Please let me know, if you are able to figure out the issue by above logs and image.

Thanks Nagaraja M M

jreadey commented 1 year ago

This looks strange - not sure why you are seeing the logs as json. Did you do: docker logs hsds_sn_1?
Anyway, looks like it is the dn_1 container (i.e. the one running on port 6101) that is having the problems. So try: docker logs hsds_dn_1. If you see an error there it's likely it will have some information that will tell us what the problem is.

nagarajmmu commented 1 year ago

Hi John

I was listing only docker json file logs, now I got the logs from each docker (docker logs hsds_dn_3), I found the error in hsds_dn_3 docker, attached error below

-------- ERROR------ REQ> GET: /domains [hsdsblob/home] INFO> get_metadata_obj: hsdsblob/home bucket: None ERROR> Unable to import AzureBlobClient INFO> getStorJSONObj(hsdsblob)/home/.domain.json Error handling request Traceback (most recent call last): File "/usr/local/lib/python3.9/site-packages/aiohttp/web_protocol.py", line 435, in _handle_request resp = await request_handler(request) File "/usr/local/lib/python3.9/site-packages/aiohttp/web_app.py", line 504, in _handle resp = await handler(request) File "/usr/local/lib/python3.9/site-packages/hsds/domain_dn.py", line 69, in GET_Domain domain_json = await get_metadata_obj(app, domain) File "/usr/local/lib/python3.9/site-packages/hsds/datanode_lib.py", line 384, in get_metadata_obj obj_json = await getStorJSONObj(app, s3_key, bucket=bucket) File "/usr/local/lib/python3.9/site-packages/hsds/util/storUtil.py", line 236, in getStorJSONObj data = await client.get_object(key, bucket=bucket) AttributeError: 'NoneType' object has no attribute 'get_object' REQ> GET: /domains [hsdsblob/home] INFO> get_metadata_obj: hsdsblob/home bucket: None INFO> getStorJSONObj(hsdsblob)/home/.domain.json Error handling request Traceback (most recent call last): File "/usr/local/lib/python3.9/site-packages/aiohttp/web_protocol.py", line 435, in _handle_request resp = await request_handler(request) File "/usr/local/lib/python3.9/site-packages/aiohttp/web_app.py", line 504, in _handle resp = await handler(request) File "/usr/local/lib/python3.9/site-packages/hsds/domain_dn.py", line 69, in GET_Domain domain_json = await get_metadata_obj(app, domain) File "/usr/local/lib/python3.9/site-packages/hsds/datanode_lib.py", line 384, in get_metadata_obj obj_json = await getStorJSONObj(app, s3_key, bucket=bucket) File "/usr/local/lib/python3.9/site-packages/hsds/util/storUtil.py", line 236, in getStorJSONObj data = await client.get_object(key, bucket=bucket) AttributeError: 'NoneType' object has no attribute 'get_object' INFO> s3sync nothing to update INFO> s3syncCheck no objects to write, sleeping for 1.00

Thanks Nagaraja M M

jreadey commented 1 year ago

Ah, the problem is here: "Unable to import AzureBlobClient".

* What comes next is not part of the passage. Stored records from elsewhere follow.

This is an optimization exercise on Yosys and OpenROAD, whose aim is small area and a short achievable clock period, not a production implementation.
RTL that was checked went through simulation tests only; none was proved equivalent to the original.
The clock input has no modelled driver; a real chip could not lean on it and would need a root buffer or a full tree.
Power figures rest on the tool's default switching activity, not on a simulated workload.

==> trial 94: inputs <==
Design can_fd_rx, start of the top module:
module can_fd_rx (
    input  wire        clk,
    input  wire        rst,
    input  wire        fd_en,
    input  wire        pex_en,
    input  wire        rx_valid,
    input  wire        rx_bit,
    output reg         ev_hdr,
    output wire [28:0] hdr_ident,
    output reg         hdr_ide,
    output reg         hdr_rtr,
    output reg         hdr_fdf,
    output reg         hdr_brs,
    output reg         hdr_esi,
    output reg  [3:0]  hdr_dlc,
    output reg  [6:0]  hdr_len,
    output reg         ev_word,
    output wire [3:0]  word_idx,
    output wire [31:0] word_data,
    output reg         ev_ack,
    output reg         ev_valid,
    output reg         ev_end,
    output reg         ev_eofdom,
    output reg         ev_pex,
    output reg         ev_err,
    output wire [3:0]  err_kind,
    output wire [4:0]  err_field
);
Settings: LEC_CHECK=0, ABC_CLOCK_PERIOD_IN_PS=2000, CAP_MARGIN=20, CORE_MARGIN=2, CORE_UTILIZATION=40, PLACE_DENSITY=0.6, SETUP_SLACK_MARGIN=3.0, SLEW_MARGIN=20; clock period 5.0 ns.
run.sh (not shown) runs the stock make flow with config.mk's settings and CLKGATE_MAP_FILE= SYNTH_SCRIPT=/design/flow/synth_recipe.tcl, a recipe that flattens the netlist after the stock synthesis.
==> inputs of trial 90, as changes to trial 94 <==
Settings changed: ABC_CLOCK_PERIOD_IN_PS 2000 to default, SETUP_SLACK_MARGIN 3.0 to default.
==> impl_metrics.ini <==
[placed_design]
dpl_cell_area_sq_um = 8710

[power_and_ir_drop]
power_w = 0.00283

[timing]
finalCritPeriodShare = 0.730

[outcome]
status = timing/DRC/antenna clean
the above is filed under trial 90

==> impl_metrics.ini <==
[yosys]
yosys.area_share.simple = 0.238

[placed_design]
dpl_cell_area_sq_um = 8870

[timing]
finalCritPeriodShare = 0.607

[outcome]
status = timing/DRC/antenna clean

[power_and_ir_drop]
power_w = 0.00295
the above is filed under trial 94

Looks like there was a change recently where the "azure-storage-blob" package was made optional in the setup script. Fine for AWS, but no so good for Azure!

Let me confirm this and put out a new build for you to try. Should have it sometime tomorrow.

nagarajmmu commented 1 year ago

Hi John

Thank you for the update Let me know, once new build is available, I will apply new build.

Thanks Nagaraja M M

jreadey commented 1 year ago

Hey,

I have a fix checked into master now. You can either build the image locally or use this DockerHub tag: hdfgroup/hsds:sha-164ea71.

I tested it out on Azure and it looked like it worked ok - let me know if it works for you as well.

nagarajmmu commented 1 year ago

Hi John

Thanks for the new build, it worked like a charm, now I am able to create hdf5 file in Azure blob.

Thanks a lot.

jreadey commented 1 year ago

Awesome - I'll close this issue now.